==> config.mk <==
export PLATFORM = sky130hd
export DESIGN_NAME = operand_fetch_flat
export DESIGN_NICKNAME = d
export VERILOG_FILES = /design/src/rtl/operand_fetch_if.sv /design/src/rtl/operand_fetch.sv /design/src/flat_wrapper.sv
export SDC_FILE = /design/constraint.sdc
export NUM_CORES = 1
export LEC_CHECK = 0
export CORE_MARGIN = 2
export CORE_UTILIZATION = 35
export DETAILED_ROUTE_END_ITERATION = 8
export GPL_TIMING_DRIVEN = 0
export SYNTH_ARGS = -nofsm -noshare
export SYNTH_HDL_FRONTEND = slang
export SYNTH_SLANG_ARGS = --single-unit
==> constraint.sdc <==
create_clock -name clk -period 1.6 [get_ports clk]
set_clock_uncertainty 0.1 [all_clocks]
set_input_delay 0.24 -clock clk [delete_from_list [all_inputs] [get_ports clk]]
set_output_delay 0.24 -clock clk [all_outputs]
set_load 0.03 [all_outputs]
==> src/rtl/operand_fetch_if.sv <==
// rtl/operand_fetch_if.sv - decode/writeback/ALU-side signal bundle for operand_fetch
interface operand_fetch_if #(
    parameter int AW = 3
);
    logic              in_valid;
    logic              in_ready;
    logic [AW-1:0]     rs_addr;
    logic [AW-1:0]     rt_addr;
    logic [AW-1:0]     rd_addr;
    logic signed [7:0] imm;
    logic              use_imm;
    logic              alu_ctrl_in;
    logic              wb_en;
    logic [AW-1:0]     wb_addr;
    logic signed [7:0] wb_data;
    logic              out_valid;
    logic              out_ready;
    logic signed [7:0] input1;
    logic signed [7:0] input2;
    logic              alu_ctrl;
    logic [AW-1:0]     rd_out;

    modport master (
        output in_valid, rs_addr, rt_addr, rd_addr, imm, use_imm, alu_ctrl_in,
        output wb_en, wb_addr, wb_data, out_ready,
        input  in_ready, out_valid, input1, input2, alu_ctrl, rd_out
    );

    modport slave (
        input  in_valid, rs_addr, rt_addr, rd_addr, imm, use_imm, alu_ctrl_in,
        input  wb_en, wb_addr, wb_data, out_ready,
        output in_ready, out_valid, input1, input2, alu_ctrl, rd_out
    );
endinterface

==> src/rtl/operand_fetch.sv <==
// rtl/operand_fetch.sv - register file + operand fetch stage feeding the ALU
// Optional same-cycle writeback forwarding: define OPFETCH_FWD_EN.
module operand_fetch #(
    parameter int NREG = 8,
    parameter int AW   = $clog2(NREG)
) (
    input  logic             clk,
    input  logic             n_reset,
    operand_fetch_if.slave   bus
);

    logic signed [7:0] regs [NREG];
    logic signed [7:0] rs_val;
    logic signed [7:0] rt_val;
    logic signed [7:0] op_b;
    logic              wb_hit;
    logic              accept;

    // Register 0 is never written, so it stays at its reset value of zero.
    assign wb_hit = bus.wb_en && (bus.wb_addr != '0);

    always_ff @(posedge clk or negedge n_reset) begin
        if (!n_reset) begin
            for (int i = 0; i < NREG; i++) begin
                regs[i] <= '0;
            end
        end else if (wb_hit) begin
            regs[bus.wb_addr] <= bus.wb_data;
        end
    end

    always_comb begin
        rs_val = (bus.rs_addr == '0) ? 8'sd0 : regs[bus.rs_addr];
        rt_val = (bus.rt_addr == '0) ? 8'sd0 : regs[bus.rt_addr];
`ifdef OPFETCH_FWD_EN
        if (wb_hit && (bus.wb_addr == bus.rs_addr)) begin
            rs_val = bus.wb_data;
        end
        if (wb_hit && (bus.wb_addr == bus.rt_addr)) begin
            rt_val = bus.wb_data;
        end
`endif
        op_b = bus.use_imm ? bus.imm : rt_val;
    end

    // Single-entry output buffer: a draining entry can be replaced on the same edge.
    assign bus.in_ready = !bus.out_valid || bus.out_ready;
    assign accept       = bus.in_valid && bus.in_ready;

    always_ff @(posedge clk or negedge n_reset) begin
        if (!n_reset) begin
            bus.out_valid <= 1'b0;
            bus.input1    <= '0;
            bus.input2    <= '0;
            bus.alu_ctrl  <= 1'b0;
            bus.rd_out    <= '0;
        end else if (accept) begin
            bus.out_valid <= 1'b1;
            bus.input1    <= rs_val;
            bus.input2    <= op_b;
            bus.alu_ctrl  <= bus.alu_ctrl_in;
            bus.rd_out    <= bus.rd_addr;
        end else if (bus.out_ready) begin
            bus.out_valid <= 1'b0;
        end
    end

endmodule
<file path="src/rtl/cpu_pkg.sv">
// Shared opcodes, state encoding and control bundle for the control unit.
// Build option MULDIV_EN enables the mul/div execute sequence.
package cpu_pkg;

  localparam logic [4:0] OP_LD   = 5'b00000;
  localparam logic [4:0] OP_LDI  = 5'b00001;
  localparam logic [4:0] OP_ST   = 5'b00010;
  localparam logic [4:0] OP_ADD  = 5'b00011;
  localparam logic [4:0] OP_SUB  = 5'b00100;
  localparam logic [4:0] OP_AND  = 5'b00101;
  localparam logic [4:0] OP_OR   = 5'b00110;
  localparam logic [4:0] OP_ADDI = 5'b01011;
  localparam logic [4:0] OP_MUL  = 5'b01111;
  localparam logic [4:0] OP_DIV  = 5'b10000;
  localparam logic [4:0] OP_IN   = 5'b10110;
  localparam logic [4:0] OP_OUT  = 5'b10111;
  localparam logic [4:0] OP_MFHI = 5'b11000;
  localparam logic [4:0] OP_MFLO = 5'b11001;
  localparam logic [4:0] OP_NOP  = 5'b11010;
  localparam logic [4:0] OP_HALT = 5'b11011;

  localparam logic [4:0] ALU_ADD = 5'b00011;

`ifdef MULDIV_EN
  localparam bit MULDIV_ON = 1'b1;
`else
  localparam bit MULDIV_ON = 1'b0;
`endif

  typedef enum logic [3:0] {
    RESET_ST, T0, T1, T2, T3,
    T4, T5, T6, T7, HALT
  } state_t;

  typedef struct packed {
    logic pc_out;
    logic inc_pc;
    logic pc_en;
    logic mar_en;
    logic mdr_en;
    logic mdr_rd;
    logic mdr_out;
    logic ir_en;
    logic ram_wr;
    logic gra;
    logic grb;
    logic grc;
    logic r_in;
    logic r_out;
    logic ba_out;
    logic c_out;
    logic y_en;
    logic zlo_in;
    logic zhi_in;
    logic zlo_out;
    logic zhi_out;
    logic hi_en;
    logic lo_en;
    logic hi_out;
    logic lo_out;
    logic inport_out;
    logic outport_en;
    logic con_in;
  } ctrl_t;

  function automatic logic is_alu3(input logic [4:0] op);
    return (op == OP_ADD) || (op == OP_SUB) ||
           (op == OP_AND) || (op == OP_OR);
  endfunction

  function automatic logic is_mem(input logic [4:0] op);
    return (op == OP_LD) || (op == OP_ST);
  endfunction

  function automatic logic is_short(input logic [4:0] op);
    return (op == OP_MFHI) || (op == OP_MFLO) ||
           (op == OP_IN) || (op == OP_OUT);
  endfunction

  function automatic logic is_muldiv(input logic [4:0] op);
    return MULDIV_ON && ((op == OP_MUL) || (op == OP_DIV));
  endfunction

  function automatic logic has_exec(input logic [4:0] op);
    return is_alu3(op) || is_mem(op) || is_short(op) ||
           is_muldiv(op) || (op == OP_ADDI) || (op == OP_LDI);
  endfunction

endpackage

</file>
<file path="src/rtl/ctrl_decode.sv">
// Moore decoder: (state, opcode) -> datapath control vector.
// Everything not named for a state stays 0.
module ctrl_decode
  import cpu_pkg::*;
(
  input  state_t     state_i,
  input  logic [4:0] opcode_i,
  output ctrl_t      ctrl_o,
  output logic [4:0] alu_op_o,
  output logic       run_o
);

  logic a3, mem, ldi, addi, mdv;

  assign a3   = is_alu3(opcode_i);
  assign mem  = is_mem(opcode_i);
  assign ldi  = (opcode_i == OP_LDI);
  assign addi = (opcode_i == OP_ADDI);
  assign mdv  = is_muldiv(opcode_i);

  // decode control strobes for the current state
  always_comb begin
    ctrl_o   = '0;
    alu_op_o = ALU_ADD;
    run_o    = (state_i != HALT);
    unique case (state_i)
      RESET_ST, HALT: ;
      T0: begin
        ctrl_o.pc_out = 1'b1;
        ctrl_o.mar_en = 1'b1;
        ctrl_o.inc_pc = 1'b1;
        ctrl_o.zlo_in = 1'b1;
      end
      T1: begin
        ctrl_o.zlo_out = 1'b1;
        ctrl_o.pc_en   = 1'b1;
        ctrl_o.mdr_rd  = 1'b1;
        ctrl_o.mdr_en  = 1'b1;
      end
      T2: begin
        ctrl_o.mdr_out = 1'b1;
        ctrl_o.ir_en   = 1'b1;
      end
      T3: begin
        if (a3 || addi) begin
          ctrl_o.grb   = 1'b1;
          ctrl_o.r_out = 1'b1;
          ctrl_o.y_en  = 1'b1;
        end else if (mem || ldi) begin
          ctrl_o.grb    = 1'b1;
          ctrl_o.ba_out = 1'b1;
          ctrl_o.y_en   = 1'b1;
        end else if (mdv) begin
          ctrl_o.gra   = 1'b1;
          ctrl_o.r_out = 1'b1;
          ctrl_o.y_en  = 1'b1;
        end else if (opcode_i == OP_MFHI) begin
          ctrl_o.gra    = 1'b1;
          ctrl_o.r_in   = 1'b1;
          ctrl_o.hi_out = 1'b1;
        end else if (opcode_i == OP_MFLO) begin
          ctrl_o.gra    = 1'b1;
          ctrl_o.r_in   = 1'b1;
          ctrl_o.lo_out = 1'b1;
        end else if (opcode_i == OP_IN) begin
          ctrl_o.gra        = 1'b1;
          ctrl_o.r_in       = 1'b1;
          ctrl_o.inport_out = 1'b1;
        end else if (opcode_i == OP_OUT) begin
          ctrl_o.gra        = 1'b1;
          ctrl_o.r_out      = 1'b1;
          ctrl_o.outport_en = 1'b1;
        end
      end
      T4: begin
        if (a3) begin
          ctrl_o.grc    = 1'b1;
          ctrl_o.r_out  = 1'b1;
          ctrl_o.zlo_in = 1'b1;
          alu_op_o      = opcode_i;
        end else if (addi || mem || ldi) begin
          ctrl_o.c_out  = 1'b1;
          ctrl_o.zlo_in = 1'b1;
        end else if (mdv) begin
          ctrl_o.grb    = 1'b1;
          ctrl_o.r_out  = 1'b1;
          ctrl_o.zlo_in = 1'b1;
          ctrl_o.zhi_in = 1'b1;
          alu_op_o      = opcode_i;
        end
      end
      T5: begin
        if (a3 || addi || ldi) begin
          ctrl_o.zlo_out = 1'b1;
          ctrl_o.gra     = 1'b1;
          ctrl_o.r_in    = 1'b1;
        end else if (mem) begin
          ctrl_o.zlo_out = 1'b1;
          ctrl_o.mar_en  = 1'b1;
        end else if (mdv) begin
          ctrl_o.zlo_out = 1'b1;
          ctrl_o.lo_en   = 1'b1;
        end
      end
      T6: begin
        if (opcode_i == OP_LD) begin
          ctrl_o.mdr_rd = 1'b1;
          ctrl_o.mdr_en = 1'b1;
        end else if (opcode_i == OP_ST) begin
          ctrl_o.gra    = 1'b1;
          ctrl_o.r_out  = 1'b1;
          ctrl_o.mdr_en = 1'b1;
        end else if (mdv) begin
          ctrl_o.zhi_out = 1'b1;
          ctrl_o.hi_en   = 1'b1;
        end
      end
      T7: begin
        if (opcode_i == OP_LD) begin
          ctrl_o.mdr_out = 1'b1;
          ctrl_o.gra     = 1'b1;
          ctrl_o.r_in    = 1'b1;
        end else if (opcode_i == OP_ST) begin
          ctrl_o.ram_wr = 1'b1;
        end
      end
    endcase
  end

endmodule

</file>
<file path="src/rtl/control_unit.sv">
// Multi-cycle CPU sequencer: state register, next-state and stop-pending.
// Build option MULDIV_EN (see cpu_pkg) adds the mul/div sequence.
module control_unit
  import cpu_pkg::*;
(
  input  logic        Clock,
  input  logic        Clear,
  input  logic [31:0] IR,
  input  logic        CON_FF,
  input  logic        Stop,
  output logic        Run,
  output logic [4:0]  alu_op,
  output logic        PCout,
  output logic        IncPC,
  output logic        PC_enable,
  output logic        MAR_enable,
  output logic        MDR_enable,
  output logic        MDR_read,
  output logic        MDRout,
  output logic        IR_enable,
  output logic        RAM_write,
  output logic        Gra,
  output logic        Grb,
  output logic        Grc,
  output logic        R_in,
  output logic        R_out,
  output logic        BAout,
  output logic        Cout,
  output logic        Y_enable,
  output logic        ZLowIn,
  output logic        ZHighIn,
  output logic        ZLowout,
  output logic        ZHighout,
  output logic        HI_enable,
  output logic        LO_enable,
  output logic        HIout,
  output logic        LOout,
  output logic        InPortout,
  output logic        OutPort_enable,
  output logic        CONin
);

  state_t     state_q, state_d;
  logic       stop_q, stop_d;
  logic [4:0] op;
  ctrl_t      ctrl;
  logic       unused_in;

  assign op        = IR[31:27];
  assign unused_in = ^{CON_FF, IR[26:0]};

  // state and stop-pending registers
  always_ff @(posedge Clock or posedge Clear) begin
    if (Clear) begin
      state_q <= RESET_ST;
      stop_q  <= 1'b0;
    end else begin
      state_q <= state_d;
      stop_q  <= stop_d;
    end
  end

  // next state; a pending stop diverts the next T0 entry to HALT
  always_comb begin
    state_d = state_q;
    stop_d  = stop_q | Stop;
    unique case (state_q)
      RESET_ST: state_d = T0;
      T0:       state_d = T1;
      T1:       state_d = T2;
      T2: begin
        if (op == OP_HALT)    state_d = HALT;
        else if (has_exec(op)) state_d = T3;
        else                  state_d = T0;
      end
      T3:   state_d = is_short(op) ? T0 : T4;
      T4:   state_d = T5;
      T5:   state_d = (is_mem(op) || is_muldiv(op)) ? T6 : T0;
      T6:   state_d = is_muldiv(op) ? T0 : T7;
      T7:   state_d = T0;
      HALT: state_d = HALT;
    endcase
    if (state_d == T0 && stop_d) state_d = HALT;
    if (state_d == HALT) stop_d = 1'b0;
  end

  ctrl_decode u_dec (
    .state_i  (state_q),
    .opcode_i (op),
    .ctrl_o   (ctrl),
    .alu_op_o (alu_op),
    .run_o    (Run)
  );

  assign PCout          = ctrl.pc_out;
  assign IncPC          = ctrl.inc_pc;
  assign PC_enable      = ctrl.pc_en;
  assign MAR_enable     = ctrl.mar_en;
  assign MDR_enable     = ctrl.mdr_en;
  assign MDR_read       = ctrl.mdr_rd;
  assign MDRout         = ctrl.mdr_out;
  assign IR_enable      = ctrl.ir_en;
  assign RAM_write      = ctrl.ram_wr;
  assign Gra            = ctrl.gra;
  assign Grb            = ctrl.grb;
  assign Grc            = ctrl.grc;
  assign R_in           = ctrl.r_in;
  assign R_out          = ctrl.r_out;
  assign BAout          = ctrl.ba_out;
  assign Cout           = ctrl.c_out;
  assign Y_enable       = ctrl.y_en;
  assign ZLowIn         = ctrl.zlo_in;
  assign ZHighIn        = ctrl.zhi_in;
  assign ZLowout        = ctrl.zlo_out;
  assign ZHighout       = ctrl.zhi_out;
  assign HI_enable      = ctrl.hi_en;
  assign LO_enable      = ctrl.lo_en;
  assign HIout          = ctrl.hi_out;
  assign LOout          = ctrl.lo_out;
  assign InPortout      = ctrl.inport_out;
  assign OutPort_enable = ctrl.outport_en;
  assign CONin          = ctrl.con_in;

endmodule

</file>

## [Assignment]
Within the listing above, count each line that holds the word "signed"; the answer is that number alone.

## [Exercise response]
8